- _Task directions_:
When you reach the line with "Out = A >> B[4:0];" in the data below, begin printing lines exactly, and stop once the line with "File: src/rtl/alu_arbiter.sv" has been printed.

Stored data
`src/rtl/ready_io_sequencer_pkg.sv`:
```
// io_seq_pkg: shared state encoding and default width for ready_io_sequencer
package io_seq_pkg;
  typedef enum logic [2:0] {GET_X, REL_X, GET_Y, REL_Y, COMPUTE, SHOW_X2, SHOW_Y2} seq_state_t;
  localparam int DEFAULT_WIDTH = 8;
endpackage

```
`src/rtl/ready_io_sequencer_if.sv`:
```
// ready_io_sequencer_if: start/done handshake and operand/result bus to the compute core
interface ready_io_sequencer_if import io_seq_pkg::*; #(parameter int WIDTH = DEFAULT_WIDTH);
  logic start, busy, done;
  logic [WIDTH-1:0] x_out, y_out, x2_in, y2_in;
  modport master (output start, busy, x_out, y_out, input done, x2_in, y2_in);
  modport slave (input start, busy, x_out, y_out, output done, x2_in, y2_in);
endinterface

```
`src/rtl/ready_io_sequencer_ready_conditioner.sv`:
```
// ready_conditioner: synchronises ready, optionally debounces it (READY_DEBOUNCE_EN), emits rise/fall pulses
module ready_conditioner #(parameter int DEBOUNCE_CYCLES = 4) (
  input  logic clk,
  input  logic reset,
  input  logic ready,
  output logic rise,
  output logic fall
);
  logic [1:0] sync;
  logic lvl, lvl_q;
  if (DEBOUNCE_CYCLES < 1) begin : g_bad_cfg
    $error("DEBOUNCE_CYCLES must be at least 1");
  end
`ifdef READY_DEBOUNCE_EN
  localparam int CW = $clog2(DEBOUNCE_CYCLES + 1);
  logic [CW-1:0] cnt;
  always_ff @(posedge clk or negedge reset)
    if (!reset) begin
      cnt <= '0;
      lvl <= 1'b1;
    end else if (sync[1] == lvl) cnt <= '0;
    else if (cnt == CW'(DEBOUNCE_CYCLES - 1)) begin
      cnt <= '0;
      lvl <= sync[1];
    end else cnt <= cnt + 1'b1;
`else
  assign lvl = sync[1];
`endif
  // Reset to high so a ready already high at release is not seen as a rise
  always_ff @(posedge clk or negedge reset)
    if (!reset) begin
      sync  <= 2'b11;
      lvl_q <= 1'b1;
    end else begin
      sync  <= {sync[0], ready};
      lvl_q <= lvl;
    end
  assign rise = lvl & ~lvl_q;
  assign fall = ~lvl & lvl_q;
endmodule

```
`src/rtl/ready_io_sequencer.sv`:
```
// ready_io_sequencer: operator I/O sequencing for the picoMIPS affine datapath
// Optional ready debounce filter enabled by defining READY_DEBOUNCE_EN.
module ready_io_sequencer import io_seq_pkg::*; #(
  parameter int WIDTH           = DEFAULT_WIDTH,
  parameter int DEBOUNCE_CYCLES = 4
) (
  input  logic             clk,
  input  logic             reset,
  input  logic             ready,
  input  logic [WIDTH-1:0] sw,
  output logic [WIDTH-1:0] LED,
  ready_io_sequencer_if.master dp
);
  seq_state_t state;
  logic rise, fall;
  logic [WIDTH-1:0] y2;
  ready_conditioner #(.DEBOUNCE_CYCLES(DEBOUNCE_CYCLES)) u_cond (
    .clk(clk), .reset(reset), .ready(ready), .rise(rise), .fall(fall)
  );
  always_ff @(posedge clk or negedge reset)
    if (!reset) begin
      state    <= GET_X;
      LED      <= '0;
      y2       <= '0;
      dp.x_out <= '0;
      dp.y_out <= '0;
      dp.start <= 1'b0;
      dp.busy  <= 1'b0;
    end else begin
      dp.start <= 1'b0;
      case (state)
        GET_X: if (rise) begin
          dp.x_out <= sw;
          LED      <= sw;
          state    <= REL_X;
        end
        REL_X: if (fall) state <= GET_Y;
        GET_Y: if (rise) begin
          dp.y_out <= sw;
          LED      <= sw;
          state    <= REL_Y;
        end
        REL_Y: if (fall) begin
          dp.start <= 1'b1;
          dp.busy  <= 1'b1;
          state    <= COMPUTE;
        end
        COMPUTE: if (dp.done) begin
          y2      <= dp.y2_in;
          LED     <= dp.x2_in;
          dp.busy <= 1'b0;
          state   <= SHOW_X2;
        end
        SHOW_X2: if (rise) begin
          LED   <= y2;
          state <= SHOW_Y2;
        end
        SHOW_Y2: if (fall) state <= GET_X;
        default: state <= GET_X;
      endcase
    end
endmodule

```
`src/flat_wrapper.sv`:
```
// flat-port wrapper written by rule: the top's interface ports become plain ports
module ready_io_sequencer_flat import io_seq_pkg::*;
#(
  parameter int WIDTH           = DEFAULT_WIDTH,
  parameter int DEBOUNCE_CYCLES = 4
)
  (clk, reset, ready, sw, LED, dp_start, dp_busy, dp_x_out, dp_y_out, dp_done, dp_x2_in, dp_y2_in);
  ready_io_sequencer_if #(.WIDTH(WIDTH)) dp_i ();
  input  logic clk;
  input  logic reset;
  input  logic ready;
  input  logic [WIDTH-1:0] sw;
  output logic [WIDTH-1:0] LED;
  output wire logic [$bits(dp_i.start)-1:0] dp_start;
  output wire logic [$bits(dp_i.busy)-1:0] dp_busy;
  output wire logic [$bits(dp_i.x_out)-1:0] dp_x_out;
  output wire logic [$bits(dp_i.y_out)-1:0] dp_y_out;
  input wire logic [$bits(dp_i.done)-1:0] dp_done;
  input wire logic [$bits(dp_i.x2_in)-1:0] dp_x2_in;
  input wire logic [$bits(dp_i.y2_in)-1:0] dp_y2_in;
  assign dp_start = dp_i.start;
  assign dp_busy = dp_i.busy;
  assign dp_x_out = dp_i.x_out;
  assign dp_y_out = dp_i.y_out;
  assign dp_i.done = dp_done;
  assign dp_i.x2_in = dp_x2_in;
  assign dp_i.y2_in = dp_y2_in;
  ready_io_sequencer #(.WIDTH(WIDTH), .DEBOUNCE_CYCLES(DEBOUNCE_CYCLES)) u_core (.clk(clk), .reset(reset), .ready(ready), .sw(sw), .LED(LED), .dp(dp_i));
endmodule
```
==
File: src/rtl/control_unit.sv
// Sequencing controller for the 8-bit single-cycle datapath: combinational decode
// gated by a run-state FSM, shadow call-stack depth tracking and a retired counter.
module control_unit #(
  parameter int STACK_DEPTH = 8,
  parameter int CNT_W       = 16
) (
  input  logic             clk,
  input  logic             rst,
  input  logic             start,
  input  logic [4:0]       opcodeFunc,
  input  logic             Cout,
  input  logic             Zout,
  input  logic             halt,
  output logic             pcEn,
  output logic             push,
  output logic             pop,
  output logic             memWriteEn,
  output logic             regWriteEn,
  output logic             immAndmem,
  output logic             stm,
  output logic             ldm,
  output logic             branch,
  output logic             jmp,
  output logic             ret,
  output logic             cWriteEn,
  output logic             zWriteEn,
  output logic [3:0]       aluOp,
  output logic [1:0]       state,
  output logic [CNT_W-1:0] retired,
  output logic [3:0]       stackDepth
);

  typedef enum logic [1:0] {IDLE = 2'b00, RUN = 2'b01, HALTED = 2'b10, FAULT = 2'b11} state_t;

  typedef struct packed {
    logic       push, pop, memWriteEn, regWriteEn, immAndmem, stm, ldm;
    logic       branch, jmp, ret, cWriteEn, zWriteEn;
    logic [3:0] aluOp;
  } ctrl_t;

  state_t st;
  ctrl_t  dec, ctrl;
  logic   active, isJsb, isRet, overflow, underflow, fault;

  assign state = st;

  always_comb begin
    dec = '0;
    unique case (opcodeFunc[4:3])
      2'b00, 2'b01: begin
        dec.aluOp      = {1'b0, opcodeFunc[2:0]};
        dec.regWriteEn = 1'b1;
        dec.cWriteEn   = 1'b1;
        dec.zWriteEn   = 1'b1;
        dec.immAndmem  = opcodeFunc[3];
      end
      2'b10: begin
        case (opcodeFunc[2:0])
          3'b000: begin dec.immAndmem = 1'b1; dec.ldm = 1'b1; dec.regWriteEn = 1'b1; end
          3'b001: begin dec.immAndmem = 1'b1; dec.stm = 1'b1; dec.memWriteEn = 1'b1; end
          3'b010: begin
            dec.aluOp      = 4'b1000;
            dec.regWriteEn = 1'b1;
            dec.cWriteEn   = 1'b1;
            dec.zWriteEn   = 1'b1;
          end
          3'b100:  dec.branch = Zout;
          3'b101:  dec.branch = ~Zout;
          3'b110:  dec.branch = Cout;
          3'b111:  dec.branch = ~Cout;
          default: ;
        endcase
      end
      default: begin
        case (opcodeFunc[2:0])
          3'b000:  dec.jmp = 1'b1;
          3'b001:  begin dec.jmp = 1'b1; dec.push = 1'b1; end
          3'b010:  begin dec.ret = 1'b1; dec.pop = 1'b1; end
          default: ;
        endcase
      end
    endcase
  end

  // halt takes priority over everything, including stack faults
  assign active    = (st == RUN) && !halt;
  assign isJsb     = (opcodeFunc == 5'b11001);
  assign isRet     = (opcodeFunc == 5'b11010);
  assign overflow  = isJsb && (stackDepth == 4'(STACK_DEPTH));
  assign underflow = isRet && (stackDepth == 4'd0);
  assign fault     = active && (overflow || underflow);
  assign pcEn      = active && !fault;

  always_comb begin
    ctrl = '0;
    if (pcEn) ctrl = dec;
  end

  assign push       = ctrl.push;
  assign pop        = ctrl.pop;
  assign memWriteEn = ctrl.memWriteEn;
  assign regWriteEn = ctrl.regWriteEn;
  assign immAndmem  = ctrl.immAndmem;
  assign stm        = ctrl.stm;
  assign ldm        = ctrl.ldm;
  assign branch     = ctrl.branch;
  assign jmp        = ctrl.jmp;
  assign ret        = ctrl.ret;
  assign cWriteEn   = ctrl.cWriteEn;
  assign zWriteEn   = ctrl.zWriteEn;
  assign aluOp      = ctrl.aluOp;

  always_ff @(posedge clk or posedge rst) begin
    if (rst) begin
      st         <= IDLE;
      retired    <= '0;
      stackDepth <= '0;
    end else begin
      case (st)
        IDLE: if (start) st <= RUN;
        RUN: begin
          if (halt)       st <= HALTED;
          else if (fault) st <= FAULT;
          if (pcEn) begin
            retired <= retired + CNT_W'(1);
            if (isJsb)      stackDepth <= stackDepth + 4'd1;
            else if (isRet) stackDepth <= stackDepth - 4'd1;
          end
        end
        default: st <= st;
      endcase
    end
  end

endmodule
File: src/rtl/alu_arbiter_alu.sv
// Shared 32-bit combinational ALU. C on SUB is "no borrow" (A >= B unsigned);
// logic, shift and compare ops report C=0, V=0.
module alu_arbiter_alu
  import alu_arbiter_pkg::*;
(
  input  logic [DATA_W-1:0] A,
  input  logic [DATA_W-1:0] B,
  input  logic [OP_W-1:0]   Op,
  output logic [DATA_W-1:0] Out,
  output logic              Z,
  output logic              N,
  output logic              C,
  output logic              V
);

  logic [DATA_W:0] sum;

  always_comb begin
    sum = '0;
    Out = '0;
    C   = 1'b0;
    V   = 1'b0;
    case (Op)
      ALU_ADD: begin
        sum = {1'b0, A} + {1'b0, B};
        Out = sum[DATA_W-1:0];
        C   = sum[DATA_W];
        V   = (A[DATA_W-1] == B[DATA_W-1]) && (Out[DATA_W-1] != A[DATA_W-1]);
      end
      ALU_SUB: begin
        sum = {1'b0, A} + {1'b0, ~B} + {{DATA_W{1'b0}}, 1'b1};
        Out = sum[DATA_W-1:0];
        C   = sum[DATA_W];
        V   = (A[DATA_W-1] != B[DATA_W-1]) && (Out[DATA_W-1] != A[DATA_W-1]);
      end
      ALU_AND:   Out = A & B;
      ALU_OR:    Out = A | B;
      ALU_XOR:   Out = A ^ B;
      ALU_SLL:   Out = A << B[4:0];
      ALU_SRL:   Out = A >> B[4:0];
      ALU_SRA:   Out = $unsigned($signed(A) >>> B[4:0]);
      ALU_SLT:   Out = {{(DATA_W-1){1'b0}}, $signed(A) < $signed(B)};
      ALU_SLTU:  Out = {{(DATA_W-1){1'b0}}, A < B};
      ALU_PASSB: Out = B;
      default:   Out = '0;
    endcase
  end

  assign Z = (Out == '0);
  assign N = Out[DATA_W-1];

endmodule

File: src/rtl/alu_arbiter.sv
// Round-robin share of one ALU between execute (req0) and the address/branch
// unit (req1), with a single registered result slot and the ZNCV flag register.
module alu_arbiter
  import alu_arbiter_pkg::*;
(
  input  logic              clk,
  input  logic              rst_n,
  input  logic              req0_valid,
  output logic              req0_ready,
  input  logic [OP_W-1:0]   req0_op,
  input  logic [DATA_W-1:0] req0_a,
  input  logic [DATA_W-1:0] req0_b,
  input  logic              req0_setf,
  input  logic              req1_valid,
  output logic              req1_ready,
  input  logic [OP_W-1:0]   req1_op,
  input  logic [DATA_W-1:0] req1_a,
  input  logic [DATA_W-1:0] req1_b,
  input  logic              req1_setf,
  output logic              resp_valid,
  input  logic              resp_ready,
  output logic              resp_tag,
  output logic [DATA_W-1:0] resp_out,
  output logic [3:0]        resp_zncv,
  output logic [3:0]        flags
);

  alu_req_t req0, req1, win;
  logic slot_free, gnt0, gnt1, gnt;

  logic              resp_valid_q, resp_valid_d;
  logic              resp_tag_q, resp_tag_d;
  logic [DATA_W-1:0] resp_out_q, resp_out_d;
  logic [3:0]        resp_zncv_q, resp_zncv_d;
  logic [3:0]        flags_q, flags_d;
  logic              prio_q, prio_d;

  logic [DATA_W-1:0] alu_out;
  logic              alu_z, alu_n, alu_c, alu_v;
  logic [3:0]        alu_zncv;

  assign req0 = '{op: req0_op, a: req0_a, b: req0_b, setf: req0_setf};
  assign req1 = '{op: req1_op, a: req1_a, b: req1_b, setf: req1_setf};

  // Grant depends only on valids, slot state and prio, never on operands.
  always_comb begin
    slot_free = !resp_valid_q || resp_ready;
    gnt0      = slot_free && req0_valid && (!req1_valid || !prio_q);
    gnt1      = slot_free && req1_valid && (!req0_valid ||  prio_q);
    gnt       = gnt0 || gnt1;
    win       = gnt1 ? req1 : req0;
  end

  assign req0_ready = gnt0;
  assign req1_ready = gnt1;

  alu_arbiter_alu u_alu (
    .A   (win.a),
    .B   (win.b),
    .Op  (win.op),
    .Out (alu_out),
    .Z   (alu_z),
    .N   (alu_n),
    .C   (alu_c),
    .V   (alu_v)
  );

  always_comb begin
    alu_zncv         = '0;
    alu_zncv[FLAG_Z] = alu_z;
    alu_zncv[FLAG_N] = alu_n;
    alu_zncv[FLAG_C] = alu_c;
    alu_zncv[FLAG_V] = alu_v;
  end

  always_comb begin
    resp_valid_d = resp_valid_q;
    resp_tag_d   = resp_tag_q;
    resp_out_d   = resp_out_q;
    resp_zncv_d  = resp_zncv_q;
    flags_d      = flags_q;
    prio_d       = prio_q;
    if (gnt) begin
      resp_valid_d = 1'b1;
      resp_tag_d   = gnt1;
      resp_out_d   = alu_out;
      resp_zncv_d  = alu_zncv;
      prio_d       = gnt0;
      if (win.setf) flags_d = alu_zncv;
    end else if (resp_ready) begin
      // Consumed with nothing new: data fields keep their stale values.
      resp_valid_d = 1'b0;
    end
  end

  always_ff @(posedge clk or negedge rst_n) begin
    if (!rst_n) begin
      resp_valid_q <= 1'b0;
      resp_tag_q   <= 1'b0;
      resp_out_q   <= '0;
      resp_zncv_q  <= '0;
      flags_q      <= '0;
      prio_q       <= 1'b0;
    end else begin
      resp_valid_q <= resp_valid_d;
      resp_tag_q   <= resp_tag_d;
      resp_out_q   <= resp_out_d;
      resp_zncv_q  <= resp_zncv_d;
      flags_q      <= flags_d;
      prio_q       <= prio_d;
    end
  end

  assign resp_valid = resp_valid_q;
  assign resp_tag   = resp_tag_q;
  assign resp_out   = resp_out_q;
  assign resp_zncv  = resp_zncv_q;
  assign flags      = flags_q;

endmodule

- _Answer section_:
      ALU_SRL:   Out = A >> B[4:0];
      ALU_SRA:   Out = $unsigned($signed(A) >>> B[4:0]);
      ALU_SLT:   Out = {{(DATA_W-1){1'b0}}, $signed(A) < $signed(B)};
      ALU_SLTU:  Out = {{(DATA_W-1){1'b0}}, A < B};
      ALU_PASSB: Out = B;
      default:   Out = '0;
    endcase
  end

  assign Z = (Out == '0);
  assign N = Out[DATA_W-1];

endmodule

File: src/rtl/alu_arbiter.sv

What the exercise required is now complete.